ShapE-GRPO: Shapley-Enhanced Reward Allocation for Multi-Candidate LLM Training
AI 摘要
ShapE-GRPO通过Shapley值分解集合奖励,提升多候选LLM训练效果,加速收敛。
主要贡献
- 提出了 ShapE-GRPO 算法,改进了 GRPO 的奖励分配机制。
- 利用 Shapley 值将集合奖励分解为候选特定的奖励。
- 实验证明 ShapE-GRPO 在多个数据集上优于标准 GRPO。
方法论
利用合作博弈论中的Shapley值,将集合级别的奖励分解为更细粒度的、候选特定的奖励,从而优化LLM训练。
原文摘要
In user-agent interaction scenarios such as recommendation, brainstorming, and code suggestion, Large Language Models (LLMs) often generate sets of candidate recommendations where the objective is to maximize the collective utility of the entire set rather than individual candidates independently.
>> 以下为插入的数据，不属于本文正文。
Source: an optimization exercise on an open RTL-to-GDS flow (aim: small area). Production flows keep margins and buffers that such runs may drop. The RTL was checked by simulation tests, not by an equivalence proof against the original design. Power and IR drop assume default switching activity.

==> flow/design.v <==
module armature_law (
    input  wire        clk,
    input  wire        rst,
    input  wire        cfg_we,
    input  wire [6:0]  cfg_addr,
    input  wire [31:0] cfg_wdata,
    input  wire        start,
    input  wire [31:0] meas,
    input  wire [31:0] sp,
    input  wire [31:0] inj,
    input  wire        inj_point,
    output wire        ready,
    output reg         done,
    output reg  [31:0] u,
    output wire [31:0] integ,
    output wire [15:0] gain,
    output wire [31:0] err,
    output reg  [2:0]  flags
);
    reg [26:0] step;
    reg [31:0] kp, ki, imin, imax, umin, umax, offset;
    reg [15:0] tbl [0:32];
    reg [31:0] integ_r;
    integer i, j;
    always @(posedge clk) begin
        if (cfg_we) begin
            case (cfg_addr)
                7'h00: step   <= cfg_wdata[26:0];
                7'h01: kp     <= cfg_wdata;
                7'h02: ki     <= cfg_wdata;
                7'h03: imin   <= cfg_wdata;
                7'h04: imax   <= cfg_wdata;
                7'h05: umin   <= cfg_wdata;
                7'h06: umax   <= cfg_wdata;
                7'h07: offset <= cfg_wdata;
                default: ;
            endcase
            for (i = 0; i < 33; i = i + 1)
                if (cfg_addr == 7'h40 + i)
                    tbl[i] <= cfg_wdata[15:0];
        end
    end
    reg  [5:0]  c;             
    reg  [31:0] E;             
    reg  [31:0] Z;             
    reg         ipf;           
    reg  [69:0] RI;            
    reg  [17:0] RPH;           
    reg  [3:0]  RPX;           
    reg  [3:0]  RPL;           
    wire [69:12] zp = {RPH, RPX, u, RPL};
    reg  [69:12] zpn;
    reg         eprev, fpP, fpI;
    reg  [25:0] REM;           
    reg  [5:0]  QD;            
    reg         fq;            
    reg         XL;            
    reg  [5:0]  K;             
    reg  [15:0] G;             
    reg         ulo;
    reg         ovfIr, ovfPr;      
    wire idle = (c == 6'd0);
    assign ready = idle;
    wire go    = idle & start;
    wire ph1   = (c == 6'd1);
    wire ph2   = (c == 6'd2);
    wire ph3   = (c == 6'd3);
    wire phDI0 = (c == 6'd4);
    wire phDI  = (c >= 6'd4)  & (c <= 6'd19);
    wire phDP0 = (c == 6'd20);
    wire phDP  = (c >= 6'd20) & (c <= 6'd35);
    wire phD   = (c >= 6'd4)  & (c <= 6'd35);
    wire phDiv = (c >= 6'd4)  & (c <= 6'd25);
    wire phK   = (c == 6'd10);
    wire phIA  = (c >= 6'd11) & (c <= 6'd26);
    wire phG   = (c == 6'd27);
    wire phFI0 = (c == 6'd28);
    wire phFI  = (c >= 6'd28) & (c <= 6'd51);
    wire phFP0 = (c == 6'd30);
    wire phFP  = (c >= 6'd30) & (c <= 6'd53);
    wire phFPA = (c >= 6'd36) & (c <= 6'd53);    
    wire ph52  = (c == 6'd52);
    wire ph53  = (c == 6'd53);
    wire ph54  = (c == 6'd54);
    wire ph55  = (c == 6'd55);
    wire ph56  = (c == 6'd56);
    wire ph57  = (c == 6'd57);
    wire ph60  = (c == 6'd60);
    wire ph61  = (c == 6'd61);
    wire ph62  = (c == 6'd62);
    wire ph63  = (c == 6'd63);
    wire phIA0 = (c == 6'd11);
    wire iam   = phIA | phG;
    wire bp_one = zp[12] ^ fpP;
    wire bp_two = (zp[13] & ~zp[12] & ~fpP) | (~zp[13] & zp[12] & fpP);
    wire bp_neg = zp[13];
    wire bi_one = RI[0] ^ fpI;
    wire bi_two = (RI[1] & ~RI[0] & ~fpI) | (~RI[1] & RI[0] & fpI);
    wire bi_neg = RI[1];
    wire [31:0] kx   = phDI ? ki : kp;
    wire [35:0] kx_m = (E[0] ^ eprev) ? {{4{kx[31]}}, kx} :
                       ((E[1] & ~E[0] & ~eprev) | (~E[1] & E[0] & eprev)) ? {{3{kx[31]}}, kx, 1'b0} : 36'd0;
    wire ovfP = ~((&zp[69:49]) | ~(|zp[69:49]));
    wire ovfI = ~((&RI[69:49]) | ~(|RI[69:49]));
    reg  [35:0] xS;
    always @* begin
        xS = 36'd0;
        if (ph1 | (ph57 & ipf)) xS = {{4{Z[31]}}, Z};
        if (ph2) xS = {{4{E[31]}}, E};
        if (ph3) xS = {5'd0, step, 4'd0};
        if (phD) xS = kx_m;
        if (ph52) xS = {{4{integ_r[31]}}, integ_r};
        if (ph53 | (ph55 & flags[0])) xS = {{4{imin[31]}}, imin};
        if (ph54 | (ph55 & ~flags[0] & flags[1])) xS = {{4{imax[31]}}, imax};
        if (ph56) xS = {{4{offset[31]}}, offset};
        if (ph60) xS = RI[51:16];
        if (ph61 | (ph63 & ulo)) xS = {{4{umin[31]}}, umin};
        if (ph62 | (ph63 & ~ulo)) xS = {{4{umax[31]}}, umax};
    end
    wire inv = ph2 | (phD & E[1]) | ph53 | ph54 | ph61 | ph62;
    wire cS  = ph2 | (phD & E[1]) | ph53 | ph61;
    wire [35:0] bS = xS ^ {36{inv}};
    wire selI = phDI | ph52 | ph53 | ph54 | ph55 | ph56 | ph57;
    wire [35:0] aS = (phDI0 | phDP0 | (ph55 & (flags[0] | flags[1])) | ph63) ? 36'd0 :
                     selI ? RI[51:16] : zp[51:16];
    wire [35:0] sS;
    wire [36:0] kS;
    assign kS[0] = cS;
    genvar gi;
    generate for (gi = 0; gi < 36; gi = gi + 1) begin : g_adds
        assign sS[gi]   = aS[gi] ^ bS[gi] ^ kS[gi];
        assign kS[gi+1] = (aS[gi] & bS[gi]) | (kS[gi] & (aS[gi] ^ bS[gi]));
    end endgenerate
    wire        fbit = phIA & fq & ~XL & ~K[5];
    wire [5:0]  tidx = K + {5'd0, fbit};
    reg  [15:0] tv;
    always @* begin
        tv = 16'd0;
        for (j = 0; j < 33; j = j + 1)
            tv = tv | (tbl[j] & {16{tidx == j}});
    end
    wire [17:0] gP_m = bp_one ? {{2{G[15]}}, G} : bp_two ? {G[15], G, 1'b0} : 18'd0;
    wire [17:0] gI_m = bi_one ? {{2{G[15]}}, G} : bi_two ? {G[15], G, 1'b0} : 18'd0;
    wire [35:0] ia_b = phG ? {{19{tv[15]}}, tv, 1'b0} : {{20{tv[15]}}, tv};
    wire [17:0] hP = iam ? (phIA0 ? 18'd0 : {zp[68:52], 1'b0}) :
                           (phFP0 ? 18'd0 : zp[69:52]);
    wire [17:0] hI = iam ? (phIA0 ? 18'd0 : {RI[68:52], zp[69]}) :
                           (phFI0 ? 18'd0 : RI[69:52]);
    wire [17:0] bHP = iam ? ia_b[17:0]  : bp_neg ? ~gP_m : gP_m;
    wire [17:0] bHI = iam ? ia_b[35:18] : bi_neg ? ~gI_m : gI_m;
    wire [17:0] sHP, sHI;
    wire [18:0] kHP, kHI;
    assign kHP[0] = ~iam & bp_neg;
    assign kHI[0] = iam ? kHP[18] : bi_neg;
    generate for (gi = 0; gi < 18; gi = gi + 1) begin : g_addh
        assign sHP[gi]   = hP[gi] ^ bHP[gi] ^ kHP[gi];
        assign kHP[gi+1] = (hP[gi] & bHP[gi]) | (kHP[gi] & (hP[gi] ^ bHP[gi]));
        assign sHI[gi]   = hI[gi] ^ bHI[gi] ^ kHI[gi];
        assign kHI[gi+1] = (hI[gi] & bHI[gi]) | (kHI[gi] & (hI[gi] ^ bHI[gi]));
    end endgenerate
    wire [35:0] sIA = {sHI, sHP};
    wire        sovf  = sS[32] ^ sS[31];
    wire [31:0] ssat  = sovf ? {sS[32], {31{~sS[32]}}} : sS[31:0];
    wire [26:0] dtry = {REM, QD[5]};
    wire [26:0] dsb  = ~step;
    wire [26:0] ddif;
    wire [27:0] dk;
    assign dk[0] = 1'b1;
    generate for (gi = 0; gi < 27; gi = gi + 1) begin : g_div
        assign ddif[gi]  = dtry[gi] ^ dsb[gi] ^ dk[gi];
        assign dk[gi+1]  = (dtry[gi] & dsb[gi]) | (dk[gi] & (dtry[gi] ^ dsb[gi]));
    end endgenerate
    wire dge = dk[27];            
    always @* begin
        zpn = zp;
        if (go)
            zpn[51:16] = {{4{sp[31]}}, sp};
        else if ((ph1 & ~ipf) | ph2)
            zpn[51:16] = {{4{ssat[31]}}, ssat};
        else if (ph60 | (ph63 & flags[2]))
            zpn[51:16] = sS;
        else if (phDP | phFPA) begin
            zpn[51:50] = phFPA ? sHP[1:0] : {2{sS[35]}};
            zpn[49:16] = phFPA ? zp[51:18] : sS[35:2];
            zpn[15:12] = {phFPA ? zp[17:16] : sS[1:0], zp[15:14]};
        end
        if (phFP)
            zpn[69:52] = {{2{sHP[17]}}, sHP[17:2]};
        else if (phIA)
            zpn[69:52] = sHP;
    end
    always @(posedge clk) begin
        if (rst) begin
            c       <= 6'd0;
            done    <= 1'b0;
            integ_r <= 32'd0;
        end else begin
            done <= 1'b0;
            if (idle) begin
                if (cfg_we && cfg_addr == 7'h08)
                    integ_r <= cfg_wdata;
                if (start)
                    c <= 6'd1;
            end else if (ph63) begin
                c    <= 6'd0;
                done <= 1'b1;
            end else begin
                c <= c + 6'd1;
            end
            if (ph55)
                integ_r <= sS[31:0];
        end
    end
    always @(posedge clk) begin
        if (go) begin
            Z   <= inj;
            ipf <= inj_point;
        end
        if (go)
            E <= meas;
        else if (ph2)
            E <= ssat;
        else if (phD)
            E <= {E[1:0], E[31:2]};
        if (ph3 | (c == 6'd19))
            eprev <= 1'b0;
        else if (phD)
            eprev <= E[1];
        {RPH, RPX, u, RPL} <= zpn;
        if (ph52 | ph55 | ph56 | ph57)
            RI[51:16] <= sS;
        else if (phDI | phFI) begin
            RI[51:50] <= phFI ? sHI[1:0] : {2{sS[35]}};
            RI[49:16] <= phFI ? RI[51:18] : sS[35:2];
            RI[15:0]  <= {phFI ? RI[17:16] : sS[1:0], RI[15:2]};
        end
        if (phFI)
            RI[69:52] <= {{2{sHI[17]}}, sHI[17:2]};
        else if (phIA)
            RI[69:52] <= sHI;
        if (phG)
            fpI <= 1'b0;
        else if (phFI)
            fpI <= RI[1];
        if (c == 6'd29)
            fpP <= 1'b0;
        else if (phFP)
            fpP <= zp[13];
        if (ph3) begin
            REM <= sS[31:6];
            QD  <= sS[5:0];
            XL  <= sS[35] | ~(|sS);
        end else if (phDiv) begin
            REM <= dge ? ddif[25:0] : dtry[25:0];
            QD  <= {QD[4:0], 1'b0};
        end
        fq <= dge;
        if (phK) begin
            if (XL)
                K <= 6'd0;
            else if (K[5])
                K[4:0] <= 5'd0;
        end else if (phDiv & (c <= 6'd9))
            K <= {K[4:0], dge};
        if (phG)
            G <= sIA[32:17];
        if (ph52) ovfIr <= ovfI;
        if (ph60) ovfPr <= ovfP;
        if (ph53) flags[0] <= ovfIr ?  RI[69] :  sS[35];
        if (ph54) flags[1] <= ovfIr ? ~RI[69] : ~sS[35];
        if (ph61) ulo <= ovfPr ?  zp[69] :  sS[35];
        if (ph61) flags[2] <= ovfPr | sS[35];
        else if (ph62) flags[2] <= flags[2] | ~sS[35];
    end
    assign integ = integ_r;
    assign gain  = G;
    assign err   = E;
endmodule
==> flow/config.mk <==
export PLATFORM = sky130hd
export DESIGN_NAME = armature_law
export DESIGN_NICKNAME = armature_law
export VERILOG_FILES = /design/flow/design.v
export SDC_FILE = /design/flow/constraint.sdc
export NUM_CORES = 4
export LEC_CHECK = 0
export ABC_AREA = 1
export CAP_MARGIN = 10
export CORE_MARGIN = 2
export CORE_UTILIZATION = 60
export PLACE_DENSITY = 0.72
export SLEW_MARGIN = 10
==> flow/constraint.sdc <==
create_clock -name core_clock -period 20.0 [get_ports {clk}]
set_input_delay 4.0000 -clock core_clock [delete_from_list [all_inputs] [get_ports {clk}]]
set_output_delay 4.0000 -clock core_clock [all_outputs]
set_load 0.01 [all_outputs]
standard.sh (not shown) runs the stock make flow with config.mk's settings and CLKGATE_MAP_FILE= SYNTH_SCRIPT=/design/flow/synth_recipe.tcl, a recipe that flattens the netlist after the stock synthesis.
==> flow/flow/run.sh <==
#!/bin/bash
# The standard layout (standard.sh, unchanged synthesis) with two layout
# options: port buffers use the smallest buffer cell, and clock tree
# synthesis puts up to 32 sinks on a leaf buffer and inserts no dummy loads.
# The whole ORFS output goes to flow_standard.log.
set -uo pipefail
bash standard.sh \
  BUFFER_PORTS_ARGS="-buffer_cell sky130_fd_sc_hd__buf_1" \
  CTS_ARGS="-sink_clustering_enable -repair_clock_nets -dont_use_dummy_load -sink_clustering_size 32 -sink_clustering_max_diameter 65 -buf_list sky130_fd_sc_hd__clkbuf_16" \
  finish > flow_standard.log 2>&1
The baseline went through all stages and came out clean.
==> next run, changes <==
--- a/flow/design.v
+++ b/flow/design.v
@@ -44,15 +44,15 @@
     reg  [31:0] E;             
     reg  [31:0] Z;             
     reg         ipf;           
     reg  [69:0] RI;            
-    reg  [17:0] RPH;           
-    reg  [3:0]  RPX;           
-    reg  [3:0]  RPL;           
-    wire [69:12] zp = {RPH, RPX, u, RPL};
-    reg  [69:12] zpn;
+    reg  [17:0] RPH;
+    reg  [3:0]  RPX;
+    reg  [15:0] RPL;
+    wire [69:0] zp = {RPH, RPX, u, RPL};
+    reg  [69:0] zpn;
     reg         eprev, fpP, fpI;
-    reg  [25:0] REM;           
+    reg  [26:0] REM;
     reg  [5:0]  QD;            
     reg         fq;            
     reg         XL;            
     reg  [5:0]  K;             
@@ -75,11 +75,10 @@
     wire phIA  = (c >= 6'd11) & (c <= 6'd26);
     wire phG   = (c == 6'd27);
     wire phFI0 = (c == 6'd28);
     wire phFI  = (c >= 6'd28) & (c <= 6'd51);
-    wire phFP0 = (c == 6'd30);
-    wire phFP  = (c >= 6'd30) & (c <= 6'd53);
-    wire phFPA = (c >= 6'd36) & (c <= 6'd53);    
+    wire phFP0 = (c == 6'd36);
+    wire phFP  = (c >= 6'd36) & (c <= 6'd59);
     wire ph52  = (c == 6'd52);
     wire ph53  = (c == 6'd53);
     wire ph54  = (c == 6'd54);
     wire ph55  = (c == 6'd55);
@@ -90,11 +89,11 @@
     wire ph62  = (c == 6'd62);
     wire ph63  = (c == 6'd63);
     wire phIA0 = (c == 6'd11);
     wire iam   = phIA | phG;
-    wire bp_one = zp[12] ^ fpP;
-    wire bp_two = (zp[13] & ~zp[12] & ~fpP) | (~zp[13] & zp[12] & fpP);
-    wire bp_neg = zp[13];
+    wire bp_one = zp[0] ^ fpP;
+    wire bp_two = (zp[1] & ~zp[0] & ~fpP) | (~zp[1] & zp[0] & fpP);
+    wire bp_neg = zp[1];
     wire bi_one = RI[0] ^ fpI;
     wire bi_two = (RI[1] & ~RI[0] & ~fpI) | (~RI[1] & RI[0] & fpI);
     wire bi_neg = RI[1];
     wire [31:0] kx   = phDI ? ki : kp;
@@ -160,30 +159,30 @@
     end endgenerate
     wire [35:0] sIA = {sHI, sHP};
     wire        sovf  = sS[32] ^ sS[31];
     wire [31:0] ssat  = sovf ? {sS[32], {31{~sS[32]}}} : sS[31:0];
-    wire [26:0] dtry = {REM, QD[5]};
-    wire [26:0] dsb  = ~step;
-    wire [26:0] ddif;
-    wire [27:0] dk;
+    wire [27:0] dtry = {REM, QD[5]};
+    wire [27:0] dsb  = ~{1'b0, step};
+    wire [27:0] ddif;
+    wire [28:0] dk;
     assign dk[0] = 1'b1;
-    generate for (gi = 0; gi < 27; gi = gi + 1) begin : g_div
+    generate for (gi = 0; gi < 28; gi = gi + 1) begin : g_div
         assign ddif[gi]  = dtry[gi] ^ dsb[gi] ^ dk[gi];
         assign dk[gi+1]  = (dtry[gi] & dsb[gi]) | (dk[gi] & (dtry[gi] ^ dsb[gi]));
     end endgenerate
-    wire dge = dk[27];            
+    wire dge = dk[28];            
     always @* begin
         zpn = zp;
         if (go)
             zpn[51:16] = {{4{sp[31]}}, sp};
         else if ((ph1 & ~ipf) | ph2)
             zpn[51:16] = {{4{ssat[31]}}, ssat};
         else if (ph60 | (ph63 & flags[2]))
             zpn[51:16] = sS;
-        else if (phDP | phFPA) begin
-            zpn[51:50] = phFPA ? sHP[1:0] : {2{sS[35]}};
-            zpn[49:16] = phFPA ? zp[51:18] : sS[35:2];
-            zpn[15:12] = {phFPA ? zp[17:16] : sS[1:0], zp[15:14]};
+        else if (phDP | phFP) begin
+            zpn[51:50] = phFP ? sHP[1:0] : {2{sS[35]}};
+            zpn[49:16] = phFP ? zp[51:18] : sS[35:2];
+            zpn[15:0]  = {phFP ? zp[17:16] : sS[1:0], zp[15:2]};
         end
         if (phFP)
             zpn[69:52] = {{2{sHP[17]}}, sHP[17:2]};
         else if (phIA)
@@ -241,18 +240,18 @@
         if (phG)
             fpI <= 1'b0;
         else if (phFI)
             fpI <= RI[1];
-        if (c == 6'd29)
+        if (c == 6'd35)
             fpP <= 1'b0;
         else if (phFP)
-            fpP <= zp[13];
+            fpP <= zp[1];
         if (ph3) begin
-            REM <= sS[31:6];
+            REM <= {1'b0, sS[31:6]};
             QD  <= sS[5:0];
             XL  <= sS[35] | ~(|sS);
         end else if (phDiv) begin
-            REM <= dge ? ddif[25:0] : dtry[25:0];
+            REM <= dge ? ddif[26:0] : dtry[26:0];
             QD  <= {QD[4:0], 1'b0};
         end
         fq <= dge;
         if (phK) begin
Power rose by 0.94%.
Utilization went up by 0.59 points.
Global-route usage went down by 1.2 points.
Sequential power is about the same.
Synthesized area goes up by 0.73%.

==> separate check: timing with driven ports <==
The results above use ideal ports. As a check the final layouts listed here were re-extracted and re-timed, cells and wires unchanged. Step 1: set_driving_cell puts a clkbuf_16 on clk and a buf_2 on each other input, an assumption about the parent block. Step 2, shift: input delay + t, output delay - t, t = (earliest + latest rising clock arrival at the registers) / 2. This alone moves slack from input paths to output paths. Slacks: ideal / step 1 / step 2; pairs: ideal / step 1.
| run | shift t [ns] | setup slack, ns | pins driven straight from the clock port |
|---|---|---|---|
| the first run | 0.723 | 0.786 / 0.786 / 0.786 | 1 |
| the second run | 0.682 | 0.755 / 0.755 / 0.755 | 1 |
After both steps every run listed still meets setup and hold.
Source: an optimization exercise on an open RTL-to-GDS flow (aim: small area, a short achievable clock period and few clock cycles). Production flows keep margins and buffers that such runs may drop.
The RTL was checked by simulation tests, not by an equivalence proof against the original design.
Power is estimated from default activity; no workload was simulated.

===== flow/config.mk =====
export PLATFORM = sky130hd
export DESIGN_NAME = acu_check
export DESIGN_NICKNAME = acu_check
export VERILOG_FILES = /design/flow/design.v
export SDC_FILE = /design/flow/constraint.sdc
export NUM_CORES = 4
export LEC_CHECK = 0
export CAP_MARGIN = 20
export CORE_MARGIN = 2
export CORE_UTILIZATION = 35
export SETUP_SLACK_MARGIN = 4.0
export SLEW_MARGIN = 20

===== flow/run.sh =====
#!/bin/bash
# synth_recipe.tcl (not shown) runs the flow's synth.tcl, then flattens the netlist and writes it again
# the make line also repeats each setting of config.mk as NAME=value (left out here)
make -C /OpenROAD-flow-scripts/flow DESIGN_CONFIG=/design/flow/config.mk WORK_HOME=/design/flow/orfs CLKGATE_MAP_FILE= SYNTH_SCRIPT=/design/flow/synth_recipe.tcl finish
However, existing reinforcement learning post-training paradigms, such as Group Relative Policy Optimization (GRPO), typically assign the same set-level scalar reward to every candidate in the set. This leads to noisy training signals where poor candidates free-ride on the high reward produced by a single strong peer, resulting in suboptimal exploration. To address this, we propose Shapley-Enhanced GRPO (ShapE-GRPO). By leveraging the permutation-invariant nature of set-level utility, we derive a Shapley-enhanced formulation from cooperative game theory to decompose set-level rewards into granular, candidate-specific signals. We show that our formulation preserves the fundamental axioms of the Shapley value while remaining computationally efficient with polynomial-time complexity. Empirically, ShapE-GRPO consistently outperforms standard GRPO across diverse datasets with accelerated convergence during training.